[Source data — start]

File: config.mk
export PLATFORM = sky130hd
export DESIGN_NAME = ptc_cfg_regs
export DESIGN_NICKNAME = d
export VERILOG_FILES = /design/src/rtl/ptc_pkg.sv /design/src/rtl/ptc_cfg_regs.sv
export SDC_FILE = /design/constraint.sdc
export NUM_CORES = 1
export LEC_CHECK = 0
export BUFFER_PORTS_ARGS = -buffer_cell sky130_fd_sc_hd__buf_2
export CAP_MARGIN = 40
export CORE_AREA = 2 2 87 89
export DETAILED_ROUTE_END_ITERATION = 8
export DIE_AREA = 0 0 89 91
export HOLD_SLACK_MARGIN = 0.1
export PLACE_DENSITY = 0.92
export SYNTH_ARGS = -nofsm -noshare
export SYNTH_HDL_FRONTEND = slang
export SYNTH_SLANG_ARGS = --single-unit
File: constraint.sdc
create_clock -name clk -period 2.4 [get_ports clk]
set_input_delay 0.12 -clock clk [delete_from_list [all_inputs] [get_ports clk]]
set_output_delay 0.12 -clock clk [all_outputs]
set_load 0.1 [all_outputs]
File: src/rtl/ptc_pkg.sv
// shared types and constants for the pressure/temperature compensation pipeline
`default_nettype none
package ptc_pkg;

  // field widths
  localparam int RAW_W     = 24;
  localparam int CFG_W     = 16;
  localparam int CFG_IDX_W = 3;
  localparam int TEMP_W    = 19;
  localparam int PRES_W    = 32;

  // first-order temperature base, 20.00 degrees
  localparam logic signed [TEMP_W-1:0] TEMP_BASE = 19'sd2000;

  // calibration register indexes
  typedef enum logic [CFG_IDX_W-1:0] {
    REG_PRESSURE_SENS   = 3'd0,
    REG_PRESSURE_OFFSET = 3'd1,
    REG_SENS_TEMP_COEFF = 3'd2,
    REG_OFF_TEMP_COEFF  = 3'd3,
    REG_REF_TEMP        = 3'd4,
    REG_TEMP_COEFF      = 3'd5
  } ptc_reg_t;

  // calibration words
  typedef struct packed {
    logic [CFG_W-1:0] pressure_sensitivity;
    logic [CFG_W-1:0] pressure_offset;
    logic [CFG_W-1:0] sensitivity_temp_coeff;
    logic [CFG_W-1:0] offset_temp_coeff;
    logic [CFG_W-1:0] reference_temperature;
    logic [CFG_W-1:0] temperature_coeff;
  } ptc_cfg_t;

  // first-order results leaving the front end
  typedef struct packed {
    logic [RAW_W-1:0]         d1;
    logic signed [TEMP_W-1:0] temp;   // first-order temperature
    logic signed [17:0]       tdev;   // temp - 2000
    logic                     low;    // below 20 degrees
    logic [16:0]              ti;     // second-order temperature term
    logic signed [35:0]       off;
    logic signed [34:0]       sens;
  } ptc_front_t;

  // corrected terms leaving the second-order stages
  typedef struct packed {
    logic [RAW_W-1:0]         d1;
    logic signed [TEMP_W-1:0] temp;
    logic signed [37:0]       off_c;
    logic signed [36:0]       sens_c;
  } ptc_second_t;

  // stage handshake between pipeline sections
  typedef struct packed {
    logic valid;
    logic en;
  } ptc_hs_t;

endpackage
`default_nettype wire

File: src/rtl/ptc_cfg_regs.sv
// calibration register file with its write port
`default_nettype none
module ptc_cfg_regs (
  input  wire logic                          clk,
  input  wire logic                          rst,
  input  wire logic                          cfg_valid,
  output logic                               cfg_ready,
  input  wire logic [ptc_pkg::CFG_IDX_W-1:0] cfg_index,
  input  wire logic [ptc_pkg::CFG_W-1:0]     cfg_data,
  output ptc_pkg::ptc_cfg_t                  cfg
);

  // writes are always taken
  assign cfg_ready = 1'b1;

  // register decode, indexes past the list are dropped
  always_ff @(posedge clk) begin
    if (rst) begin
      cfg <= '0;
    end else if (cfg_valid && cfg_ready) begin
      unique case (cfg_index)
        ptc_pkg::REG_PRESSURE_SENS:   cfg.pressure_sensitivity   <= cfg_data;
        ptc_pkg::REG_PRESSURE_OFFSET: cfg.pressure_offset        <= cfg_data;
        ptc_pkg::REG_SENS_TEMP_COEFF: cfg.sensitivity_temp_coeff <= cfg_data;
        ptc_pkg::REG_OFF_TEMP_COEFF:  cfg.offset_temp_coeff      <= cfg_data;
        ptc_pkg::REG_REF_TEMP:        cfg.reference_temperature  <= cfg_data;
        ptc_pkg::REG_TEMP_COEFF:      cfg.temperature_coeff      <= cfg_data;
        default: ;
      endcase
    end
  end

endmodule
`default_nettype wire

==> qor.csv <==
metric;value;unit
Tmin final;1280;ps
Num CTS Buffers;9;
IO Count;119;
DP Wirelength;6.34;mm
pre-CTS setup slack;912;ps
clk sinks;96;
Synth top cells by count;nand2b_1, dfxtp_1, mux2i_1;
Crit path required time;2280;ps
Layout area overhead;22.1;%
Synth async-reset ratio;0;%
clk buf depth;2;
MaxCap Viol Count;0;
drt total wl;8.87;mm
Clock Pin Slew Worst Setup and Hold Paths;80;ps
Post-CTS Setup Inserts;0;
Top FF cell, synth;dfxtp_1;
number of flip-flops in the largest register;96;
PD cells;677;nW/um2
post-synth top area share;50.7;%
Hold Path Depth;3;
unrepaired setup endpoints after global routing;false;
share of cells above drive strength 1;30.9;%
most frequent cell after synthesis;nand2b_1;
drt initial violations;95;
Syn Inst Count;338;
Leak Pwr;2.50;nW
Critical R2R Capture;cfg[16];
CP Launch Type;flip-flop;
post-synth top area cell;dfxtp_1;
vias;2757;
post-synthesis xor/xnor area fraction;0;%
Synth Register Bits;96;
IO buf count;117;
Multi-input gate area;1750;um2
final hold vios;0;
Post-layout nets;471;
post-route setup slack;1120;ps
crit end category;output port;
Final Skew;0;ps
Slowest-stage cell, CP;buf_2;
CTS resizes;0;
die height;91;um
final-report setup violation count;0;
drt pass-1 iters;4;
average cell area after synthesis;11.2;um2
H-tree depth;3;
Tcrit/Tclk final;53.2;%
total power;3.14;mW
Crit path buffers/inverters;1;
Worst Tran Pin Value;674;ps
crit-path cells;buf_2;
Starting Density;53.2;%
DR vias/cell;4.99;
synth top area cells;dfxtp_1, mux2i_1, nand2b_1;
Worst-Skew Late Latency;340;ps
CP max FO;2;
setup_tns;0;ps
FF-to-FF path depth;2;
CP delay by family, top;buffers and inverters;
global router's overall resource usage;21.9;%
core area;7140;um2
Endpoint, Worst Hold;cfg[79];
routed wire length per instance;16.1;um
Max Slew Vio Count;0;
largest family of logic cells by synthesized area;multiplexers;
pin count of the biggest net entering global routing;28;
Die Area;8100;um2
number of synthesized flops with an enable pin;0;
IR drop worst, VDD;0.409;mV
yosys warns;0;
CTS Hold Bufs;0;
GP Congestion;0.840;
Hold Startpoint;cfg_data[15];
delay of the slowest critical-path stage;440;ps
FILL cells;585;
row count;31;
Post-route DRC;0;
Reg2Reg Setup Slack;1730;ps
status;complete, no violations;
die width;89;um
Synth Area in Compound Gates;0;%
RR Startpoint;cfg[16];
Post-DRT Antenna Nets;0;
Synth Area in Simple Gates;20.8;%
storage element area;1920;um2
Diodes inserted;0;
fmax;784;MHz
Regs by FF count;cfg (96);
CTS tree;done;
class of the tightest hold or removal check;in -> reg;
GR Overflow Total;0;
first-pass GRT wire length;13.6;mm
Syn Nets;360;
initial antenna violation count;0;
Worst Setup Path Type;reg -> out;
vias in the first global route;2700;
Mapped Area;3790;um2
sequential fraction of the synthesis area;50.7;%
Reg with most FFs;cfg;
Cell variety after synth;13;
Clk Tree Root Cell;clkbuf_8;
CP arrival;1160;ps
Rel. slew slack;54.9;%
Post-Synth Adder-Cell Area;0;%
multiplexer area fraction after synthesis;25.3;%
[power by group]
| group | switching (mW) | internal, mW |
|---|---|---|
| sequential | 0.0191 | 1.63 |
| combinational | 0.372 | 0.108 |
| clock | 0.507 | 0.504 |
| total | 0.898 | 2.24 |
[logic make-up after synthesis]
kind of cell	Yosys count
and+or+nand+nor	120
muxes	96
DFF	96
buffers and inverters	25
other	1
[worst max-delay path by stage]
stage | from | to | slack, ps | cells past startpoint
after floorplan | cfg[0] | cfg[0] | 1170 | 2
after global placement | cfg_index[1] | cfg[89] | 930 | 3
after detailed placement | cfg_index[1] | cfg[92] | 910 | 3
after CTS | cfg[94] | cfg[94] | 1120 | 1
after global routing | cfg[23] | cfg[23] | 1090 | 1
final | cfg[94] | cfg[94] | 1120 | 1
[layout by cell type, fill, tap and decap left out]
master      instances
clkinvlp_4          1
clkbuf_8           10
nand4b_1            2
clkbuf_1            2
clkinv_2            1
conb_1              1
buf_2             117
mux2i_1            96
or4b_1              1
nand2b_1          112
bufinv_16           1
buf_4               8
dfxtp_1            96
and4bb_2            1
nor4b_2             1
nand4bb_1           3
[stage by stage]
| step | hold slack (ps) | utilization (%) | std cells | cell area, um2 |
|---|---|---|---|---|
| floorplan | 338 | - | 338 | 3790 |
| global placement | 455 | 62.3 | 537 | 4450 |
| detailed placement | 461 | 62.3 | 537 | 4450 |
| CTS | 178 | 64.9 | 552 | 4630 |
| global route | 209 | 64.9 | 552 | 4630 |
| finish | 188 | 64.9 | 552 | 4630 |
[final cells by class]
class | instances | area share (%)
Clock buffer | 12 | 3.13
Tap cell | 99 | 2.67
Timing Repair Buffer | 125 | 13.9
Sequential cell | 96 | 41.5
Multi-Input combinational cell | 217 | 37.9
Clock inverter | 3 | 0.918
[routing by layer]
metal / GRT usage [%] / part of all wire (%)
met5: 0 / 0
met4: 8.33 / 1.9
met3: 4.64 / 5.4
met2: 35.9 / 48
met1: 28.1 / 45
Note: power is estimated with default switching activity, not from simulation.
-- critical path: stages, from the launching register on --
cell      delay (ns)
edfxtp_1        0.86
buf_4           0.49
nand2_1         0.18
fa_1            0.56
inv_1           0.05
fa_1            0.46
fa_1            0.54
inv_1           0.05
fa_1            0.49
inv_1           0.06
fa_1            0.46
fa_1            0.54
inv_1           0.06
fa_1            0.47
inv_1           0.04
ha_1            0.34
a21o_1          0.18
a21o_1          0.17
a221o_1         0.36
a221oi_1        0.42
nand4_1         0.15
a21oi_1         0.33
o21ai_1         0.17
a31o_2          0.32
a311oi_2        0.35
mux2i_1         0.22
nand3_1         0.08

[Source data — finish]

About this exercise: The required answer is the exact run of lines above starting at the line with "CP Launch Type;flip-flop;" and ending at the line with "Reg with most FFs;cfg;", with both ends present.

Written answer:
CP Launch Type;flip-flop;
post-synth top area cell;dfxtp_1;
vias;2757;
post-synthesis xor/xnor area fraction;0;%
Synth Register Bits;96;
IO buf count;117;
Multi-input gate area;1750;um2
final hold vios;0;
Post-layout nets;471;
post-route setup slack;1120;ps
crit end category;output port;
Final Skew;0;ps
Slowest-stage cell, CP;buf_2;
CTS resizes;0;
die height;91;um
final-report setup violation count;0;
drt pass-1 iters;4;
average cell area after synthesis;11.2;um2
H-tree depth;3;
Tcrit/Tclk final;53.2;%
total power;3.14;mW
Crit path buffers/inverters;1;
Worst Tran Pin Value;674;ps
crit-path cells;buf_2;
Starting Density;53.2;%
DR vias/cell;4.99;
synth top area cells;dfxtp_1, mux2i_1, nand2b_1;
Worst-Skew Late Latency;340;ps
CP max FO;2;
setup_tns;0;ps
FF-to-FF path depth;2;
CP delay by family, top;buffers and inverters;
global router's overall resource usage;21.9;%
core area;7140;um2
Endpoint, Worst Hold;cfg[79];
routed wire length per instance;16.1;um
Max Slew Vio Count;0;
largest family of logic cells by synthesized area;multiplexers;
pin count of the biggest net entering global routing;28;
Die Area;8100;um2
number of synthesized flops with an enable pin;0;
IR drop worst, VDD;0.409;mV
yosys warns;0;
CTS Hold Bufs;0;
GP Congestion;0.840;
Hold Startpoint;cfg_data[15];
delay of the slowest critical-path stage;440;ps
FILL cells;585;
row count;31;
Post-route DRC;0;
Reg2Reg Setup Slack;1730;ps
status;complete, no violations;
die width;89;um
Synth Area in Compound Gates;0;%
RR Startpoint;cfg[16];
Post-DRT Antenna Nets;0;
Synth Area in Simple Gates;20.8;%
storage element area;1920;um2
Diodes inserted;0;
fmax;784;MHz
Regs by FF count;cfg (96);
CTS tree;done;
class of the tightest hold or removal check;in -> reg;
GR Overflow Total;0;
first-pass GRT wire length;13.6;mm
Syn Nets;360;
initial antenna violation count;0;
Worst Setup Path Type;reg -> out;
vias in the first global route;2700;
Mapped Area;3790;um2
sequential fraction of the synthesis area;50.7;%
Reg with most FFs;cfg;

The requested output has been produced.